Every day, organisations and platforms collect, process, and use our personal data, most often in digital form, when we purchase products or services, exchange thoughts or share photographs with friends and acquaintances on social media, search for jobs, read news, or enjoy leisure activities. The processing of personal data drives innovation and brings many benefits to individuals, authorities, and businesses, but it also entails risks that must be managed.
Today is Data protection day, an annual reminder established by the Council of Europe all of us to remember to safeguard our personal data and uphold our right to privacy.
Those risks have multiplied, owing to the development of AI technology.

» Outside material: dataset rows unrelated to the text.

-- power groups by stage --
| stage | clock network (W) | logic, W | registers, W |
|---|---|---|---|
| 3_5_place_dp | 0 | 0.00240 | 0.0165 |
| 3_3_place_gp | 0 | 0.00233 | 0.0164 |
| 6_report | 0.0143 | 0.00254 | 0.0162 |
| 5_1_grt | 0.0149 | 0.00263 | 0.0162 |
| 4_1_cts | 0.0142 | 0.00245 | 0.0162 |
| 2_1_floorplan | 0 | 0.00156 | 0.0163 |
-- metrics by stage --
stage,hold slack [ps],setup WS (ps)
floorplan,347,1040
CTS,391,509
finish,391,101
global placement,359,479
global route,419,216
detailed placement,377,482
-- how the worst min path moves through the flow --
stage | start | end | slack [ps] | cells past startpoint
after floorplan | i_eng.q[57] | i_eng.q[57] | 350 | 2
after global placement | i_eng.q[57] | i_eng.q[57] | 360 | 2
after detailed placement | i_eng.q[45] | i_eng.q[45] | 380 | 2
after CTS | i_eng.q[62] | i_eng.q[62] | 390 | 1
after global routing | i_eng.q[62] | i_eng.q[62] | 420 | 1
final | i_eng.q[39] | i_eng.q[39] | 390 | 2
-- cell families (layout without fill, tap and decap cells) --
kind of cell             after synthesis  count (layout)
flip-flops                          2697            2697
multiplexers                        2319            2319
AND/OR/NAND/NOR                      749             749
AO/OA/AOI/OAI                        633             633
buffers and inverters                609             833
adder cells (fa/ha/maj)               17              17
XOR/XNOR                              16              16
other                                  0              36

Huge swathes more of data is processed, creating considerable efficiencies and benefits but also increasing risks, most notably the risk of discrimination or of exposure to disinformation and manipulation. That risk has also increased owing to geopolitical transformation.

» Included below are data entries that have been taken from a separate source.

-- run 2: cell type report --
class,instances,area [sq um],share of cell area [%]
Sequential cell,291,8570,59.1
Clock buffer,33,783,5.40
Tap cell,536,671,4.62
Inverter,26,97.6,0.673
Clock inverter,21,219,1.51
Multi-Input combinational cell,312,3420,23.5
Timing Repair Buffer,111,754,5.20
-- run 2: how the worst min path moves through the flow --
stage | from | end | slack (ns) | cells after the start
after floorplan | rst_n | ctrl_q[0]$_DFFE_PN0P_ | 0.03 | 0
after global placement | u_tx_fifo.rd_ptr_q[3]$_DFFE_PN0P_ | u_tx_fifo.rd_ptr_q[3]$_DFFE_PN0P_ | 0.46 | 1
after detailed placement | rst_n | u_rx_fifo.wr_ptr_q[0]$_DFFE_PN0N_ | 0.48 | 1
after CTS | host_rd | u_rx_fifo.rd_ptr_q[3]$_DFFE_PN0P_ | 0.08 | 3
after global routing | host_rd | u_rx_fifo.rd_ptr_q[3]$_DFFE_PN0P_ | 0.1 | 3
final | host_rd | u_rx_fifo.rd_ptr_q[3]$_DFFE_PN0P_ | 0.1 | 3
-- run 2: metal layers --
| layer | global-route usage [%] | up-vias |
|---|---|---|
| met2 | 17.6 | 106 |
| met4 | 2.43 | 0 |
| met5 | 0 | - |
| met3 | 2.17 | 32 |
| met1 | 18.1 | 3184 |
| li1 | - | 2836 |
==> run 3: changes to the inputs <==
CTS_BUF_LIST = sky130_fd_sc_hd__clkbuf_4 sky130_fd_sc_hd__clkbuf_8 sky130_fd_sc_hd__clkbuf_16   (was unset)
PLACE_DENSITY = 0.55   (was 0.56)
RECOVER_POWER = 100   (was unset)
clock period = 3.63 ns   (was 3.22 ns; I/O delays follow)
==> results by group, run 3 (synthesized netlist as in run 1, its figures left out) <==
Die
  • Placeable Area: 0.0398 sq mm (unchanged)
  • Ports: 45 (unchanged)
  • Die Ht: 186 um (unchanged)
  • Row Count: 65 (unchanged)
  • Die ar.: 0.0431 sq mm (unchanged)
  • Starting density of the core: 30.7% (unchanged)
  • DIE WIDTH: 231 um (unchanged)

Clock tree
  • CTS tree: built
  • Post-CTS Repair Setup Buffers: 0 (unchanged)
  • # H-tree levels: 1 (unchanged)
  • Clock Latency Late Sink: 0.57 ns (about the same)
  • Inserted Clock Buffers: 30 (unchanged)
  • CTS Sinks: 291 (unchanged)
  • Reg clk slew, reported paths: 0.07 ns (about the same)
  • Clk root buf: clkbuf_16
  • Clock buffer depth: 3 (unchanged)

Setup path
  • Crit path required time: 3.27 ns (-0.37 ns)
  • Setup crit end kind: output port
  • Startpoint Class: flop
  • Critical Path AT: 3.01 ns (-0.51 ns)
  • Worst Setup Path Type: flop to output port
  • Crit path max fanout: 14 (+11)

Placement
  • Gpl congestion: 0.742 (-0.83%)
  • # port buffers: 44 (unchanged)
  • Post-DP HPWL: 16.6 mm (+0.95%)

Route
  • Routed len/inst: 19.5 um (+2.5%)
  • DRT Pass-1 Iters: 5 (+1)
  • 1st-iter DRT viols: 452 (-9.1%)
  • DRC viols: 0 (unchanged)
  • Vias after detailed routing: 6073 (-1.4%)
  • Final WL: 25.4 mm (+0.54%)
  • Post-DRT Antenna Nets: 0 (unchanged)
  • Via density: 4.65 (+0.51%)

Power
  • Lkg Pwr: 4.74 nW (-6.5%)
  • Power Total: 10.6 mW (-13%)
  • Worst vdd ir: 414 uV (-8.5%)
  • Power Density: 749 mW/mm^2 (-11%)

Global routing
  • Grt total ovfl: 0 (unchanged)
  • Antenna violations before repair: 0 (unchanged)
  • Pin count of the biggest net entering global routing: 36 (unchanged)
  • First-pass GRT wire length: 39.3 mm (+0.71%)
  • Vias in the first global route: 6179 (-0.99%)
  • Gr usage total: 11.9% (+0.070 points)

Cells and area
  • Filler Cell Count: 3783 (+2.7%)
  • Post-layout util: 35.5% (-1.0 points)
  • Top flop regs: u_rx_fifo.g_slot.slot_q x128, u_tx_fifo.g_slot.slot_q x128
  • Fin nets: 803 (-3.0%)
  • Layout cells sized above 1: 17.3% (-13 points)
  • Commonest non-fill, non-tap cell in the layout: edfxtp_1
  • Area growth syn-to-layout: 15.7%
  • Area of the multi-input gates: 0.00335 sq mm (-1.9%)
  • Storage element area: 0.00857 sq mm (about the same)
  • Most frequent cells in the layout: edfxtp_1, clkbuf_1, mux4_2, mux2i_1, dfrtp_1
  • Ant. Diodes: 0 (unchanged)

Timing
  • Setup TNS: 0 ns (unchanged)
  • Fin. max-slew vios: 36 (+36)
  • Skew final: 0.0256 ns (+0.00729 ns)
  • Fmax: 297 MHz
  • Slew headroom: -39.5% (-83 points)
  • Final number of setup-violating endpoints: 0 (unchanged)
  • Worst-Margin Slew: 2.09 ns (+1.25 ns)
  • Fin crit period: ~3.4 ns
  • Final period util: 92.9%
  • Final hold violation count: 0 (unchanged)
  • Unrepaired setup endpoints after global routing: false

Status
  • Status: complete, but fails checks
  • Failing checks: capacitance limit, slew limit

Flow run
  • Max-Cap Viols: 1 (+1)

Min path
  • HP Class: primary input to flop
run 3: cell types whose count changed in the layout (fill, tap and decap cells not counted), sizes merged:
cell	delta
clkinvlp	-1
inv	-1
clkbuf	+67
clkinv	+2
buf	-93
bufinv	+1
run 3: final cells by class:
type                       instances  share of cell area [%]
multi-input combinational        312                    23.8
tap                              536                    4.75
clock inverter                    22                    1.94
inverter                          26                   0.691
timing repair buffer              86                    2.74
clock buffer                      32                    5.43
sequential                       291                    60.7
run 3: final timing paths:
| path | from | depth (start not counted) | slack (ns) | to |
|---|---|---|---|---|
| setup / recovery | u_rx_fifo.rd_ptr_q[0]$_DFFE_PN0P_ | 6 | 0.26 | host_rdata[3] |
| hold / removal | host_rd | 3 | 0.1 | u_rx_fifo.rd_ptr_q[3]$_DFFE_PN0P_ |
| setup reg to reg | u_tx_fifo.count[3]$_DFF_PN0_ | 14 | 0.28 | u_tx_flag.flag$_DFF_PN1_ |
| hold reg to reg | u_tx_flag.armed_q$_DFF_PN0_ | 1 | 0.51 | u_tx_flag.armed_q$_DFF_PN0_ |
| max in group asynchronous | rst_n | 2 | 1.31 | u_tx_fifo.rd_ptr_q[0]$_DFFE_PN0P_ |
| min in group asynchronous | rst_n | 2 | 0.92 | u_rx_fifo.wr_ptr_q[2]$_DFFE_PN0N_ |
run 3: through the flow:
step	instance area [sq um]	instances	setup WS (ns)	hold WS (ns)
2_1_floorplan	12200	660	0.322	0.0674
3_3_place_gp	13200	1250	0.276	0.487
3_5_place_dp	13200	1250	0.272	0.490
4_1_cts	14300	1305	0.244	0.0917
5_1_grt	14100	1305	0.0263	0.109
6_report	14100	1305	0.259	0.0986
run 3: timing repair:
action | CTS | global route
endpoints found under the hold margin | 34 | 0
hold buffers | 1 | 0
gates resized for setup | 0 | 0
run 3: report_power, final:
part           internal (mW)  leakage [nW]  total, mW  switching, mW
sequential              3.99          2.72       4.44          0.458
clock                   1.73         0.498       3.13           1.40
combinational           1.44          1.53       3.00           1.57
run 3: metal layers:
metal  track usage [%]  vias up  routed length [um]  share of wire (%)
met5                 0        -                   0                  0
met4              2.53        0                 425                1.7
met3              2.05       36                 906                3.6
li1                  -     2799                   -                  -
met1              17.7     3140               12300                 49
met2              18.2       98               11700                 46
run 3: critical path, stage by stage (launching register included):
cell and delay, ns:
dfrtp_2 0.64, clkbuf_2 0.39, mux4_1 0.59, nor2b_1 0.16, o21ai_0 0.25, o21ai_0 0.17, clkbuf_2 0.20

Data protection day marks when the Council of Europe opened its Convention for the protection of individuals with regard to automatic processing of personal data - known as "Convention 108" - for signature on 28 January 1981.
A world's first in data protection
The convention was the first legally binding international treaty worldwide to protect privacy in the digital age. Now, at 45 years of age, 55 countries have ratified the treaty so far, including the 46 Council of Europe member states, as well as Argentina, Cabo Verde, Mauritius, Mexico, Morocco, Senegal, Tunisia, and Uruguay. Many others have used it as a model for their legislation.

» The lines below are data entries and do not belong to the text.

**src/rtl/pwm_tbase_pkg.sv**
```systemverilog
package pwm_tbase_pkg;
  typedef enum logic [1:0] {
    CM_UP     = 2'b00,
    CM_DOWN   = 2'b01,
    CM_UPDN   = 2'b10,
    CM_FREEZE = 2'b11
  } cnt_mode_e;

  typedef enum logic [1:0] {
    RM_HALT   = 2'b00,
    RM_ENDCYC = 2'b01,
    RM_FREE0  = 2'b10,
    RM_FREE1  = 2'b11
  } run_mode_e;
endpackage

```
**src/rtl/pwm_tbase_presc.sv**
```systemverilog
module pwm_tbase_presc #(
  parameter int CDIV_W = 3,
  parameter int HDIV_W = 3
) (
  input  logic              clk_i,
  input  logic              rst_ni,
  input  logic [CDIV_W-1:0] clk_div_i,
  input  logic [HDIV_W-1:0] hs_div_i,
  output logic              tick_o
);
  localparam int S1_W = HDIV_W + 1;
  localparam int S2_W = (1 << CDIV_W) - 1;

  logic [S1_W-1:0] s1_q, s1_lim;
  logic [S2_W-1:0] s2_q, s2_lim;
  logic [S2_W:0]   s2_span;
  logic            s1_hit;

  // stage 1: 1 or 2*hs, stage 2: 2^cd
  assign s1_lim  = (hs_div_i == '0) ? '0 : ({hs_div_i, 1'b0} - S1_W'(1));
  assign s2_span = (S2_W+1)'(1) << clk_div_i;
  assign s2_lim  = s2_span[S2_W-1:0] - S2_W'(1);
  assign s1_hit  = (s1_q >= s1_lim);
  assign tick_o  = s1_hit && (s2_q >= s2_lim);

  always_ff @(posedge clk_i or negedge rst_ni) begin
    if (!rst_ni) begin
      s1_q <= '0;
      s2_q <= '0;
    end else begin
      s1_q <= s1_hit ? '0 : s1_q + S1_W'(1);
      if (s1_hit) s2_q <= tick_o ? '0 : s2_q + S2_W'(1);
    end
  end
endmodule

```
**src/rtl/pwm_tbase_period.sv**
```systemverilog
module pwm_tbase_period #(
  parameter int CNT_W = 16
) (
  input  logic             clk_i,
  input  logic             rst_ni,
  input  logic             wr_i,
  input  logic             imm_i,
  input  logic [CNT_W-1:0] data_i,
  input  logic             xfer_i,
  output logic [CNT_W-1:0] prd_o
);
  logic [CNT_W-1:0] act_q, shd_q;

  always_ff @(posedge clk_i or negedge rst_ni) begin
    if (!rst_ni) begin
      act_q <= '0;
      shd_q <= '0;
    end else if (wr_i && imm_i) begin
      act_q <= data_i;
      shd_q <= data_i;
    end else begin
      if (wr_i)   shd_q <= data_i;
      if (xfer_i) act_q <= shd_q;
    end
  end

  assign prd_o = act_q;
endmodule

```
**src/rtl/pwm_tbase_count.sv**
```systemverilog
module pwm_tbase_count
  import pwm_tbase_pkg::*;
#(
  parameter int CNT_W = 16
) (
  input  logic             clk_i,
  input  logic             rst_ni,
  input  logic             tick_i,
  input  logic [1:0]       cnt_mode_i,
  input  logic [1:0]       run_mode_i,
  input  logic [CNT_W-1:0] prd_i,
  output logic [CNT_W-1:0] cnt_o,
  output logic             zero_o,
  output logic             prd_o,
  output logic             dir_down_o,
  output logic             adv_o,
  output logic             wrap_o
);
  localparam logic [CNT_W-1:0] ONE = CNT_W'(1);

  logic [CNT_W-1:0] cnt_q, nxt;
  logic             dir_q, dir_nxt, done_q, run_ok;

  assign run_ok = run_mode_i[1] || ((run_mode_i == RM_ENDCYC) && !done_q);
  assign adv_o  = tick_i && (cnt_mode_i != CM_FREEZE) && run_ok;
  assign wrap_o = adv_o && (nxt == '0);

  always_comb begin
    nxt     = cnt_q;
    dir_nxt = dir_q;
    unique case (cnt_mode_i)
      CM_UP: begin
        nxt     = (cnt_q >= prd_i) ? '0 : cnt_q + ONE;
        dir_nxt = 1'b0;
      end
      CM_DOWN: begin
        nxt     = (cnt_q == '0 || cnt_q > prd_i) ? prd_i : cnt_q - ONE;
        dir_nxt = 1'b1;
      end
      CM_UPDN: begin
        if (prd_i == '0)        nxt = '0;
        else if (dir_q)         nxt = (cnt_q > prd_i) ? prd_i :
                                      (cnt_q == '0) ? ONE : cnt_q - ONE;
        else                    nxt = (cnt_q >= prd_i) ? prd_i - ONE : cnt_q + ONE;
        if (prd_i != '0 && nxt == prd_i) dir_nxt = 1'b1;
        else if (nxt == '0)              dir_nxt = 1'b0;
        else                             dir_nxt = (nxt < cnt_q);
      end
      default: ;
    endcase
  end

  always_ff @(posedge clk_i or negedge rst_ni) begin
    if (!rst_ni) begin
      cnt_q  <= '0;
      dir_q  <= 1'b0;
      zero_o <= 1'b0;
      prd_o  <= 1'b0;
      done_q <= 1'b0;
    end else begin
      zero_o <= adv_o && (nxt == '0);
      prd_o  <= adv_o && (nxt == prd_i);
      if (adv_o) begin
        cnt_q <= nxt;
        dir_q <= dir_nxt;
      end
      if (run_mode_i[1])                                  done_q <= 1'b0;
      else if (wrap_o && (run_mode_i == RM_ENDCYC))       done_q <= 1'b1;
    end
  end

  assign cnt_o      = cnt_q;
  assign dir_down_o = dir_q;
endmodule

```
**src/rtl/pwm_tbase.sv**
```systemverilog
module pwm_tbase #(
  parameter int CNT_W  = 16,
  parameter int CDIV_W = 3,
  parameter int HDIV_W = 3
) (
  input  logic              clk_i,
  input  logic              rst_ni,
  input  logic [1:0]        cnt_mode_i,
  input  logic [1:0]        run_mode_i,
  input  logic [CDIV_W-1:0] clk_div_i,
  input  logic [HDIV_W-1:0] hs_div_i,
  input  logic              prd_imm_i,
  input  logic              prd_wr_i,
  input  logic [CNT_W-1:0]  prd_data_i,
  output logic [CNT_W-1:0]  cnt_o,
  output logic              zero_o,
  output logic              prd_o,
  output logic              dir_down_o
);
  logic             tick, adv, wrap;
  logic [CNT_W-1:0] prd_act;

  pwm_tbase_presc #(.CDIV_W(CDIV_W), .HDIV_W(HDIV_W)) u_presc (
    .clk_i, .rst_ni, .clk_div_i, .hs_div_i, .tick_o(tick)
  );

  pwm_tbase_period #(.CNT_W(CNT_W)) u_prd (
    .clk_i, .rst_ni, .wr_i(prd_wr_i), .imm_i(prd_imm_i),
    .data_i(prd_data_i), .xfer_i(wrap), .prd_o(prd_act)
  );

  pwm_tbase_count #(.CNT_W(CNT_W)) u_cnt (
    .clk_i, .rst_ni, .tick_i(tick), .cnt_mode_i, .run_mode_i,
    .prd_i(prd_act), .cnt_o, .zero_o, .prd_o, .dir_down_o,
    .adv_o(adv), .wrap_o(wrap)
  );
endmodule

```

In 2018 the Council of Europe opened a protocol modernising "Convention 108" for signature. This protocol addresses the new challenges to personal data protection that have emerged since 1981. It will enter into force when 38 signatories have ratified it, hopefully in the near future.
Beatriz de Anchorena, Chair of the Council of Europe's Data protection convention consultative committee and Director of Argentina's Agency for access to public information, said: "2026 finds us at a defining moment. Accelerated digital transformation and the deployment of AI are driving strategic policy and standard-setting decisions on governance, regulation, and competitiveness, at a time of growing geopolitical change. In this evolving landscape, protecting personal data remains essential to safeguarding individual rights, democratic values, and trust in the digital environment", she added.
To mark Data Protection Day 2026, the Council of Europe will host an online event from 4 p.m. to 5.30 p.m. CET on 28 January featuring four data-protection supervisory authorities from different continents. These representatives, from member or observer states of the Council of Europe data protection convention, will present their Data protection day initiatives and livestream or channel their events as part of the celebration.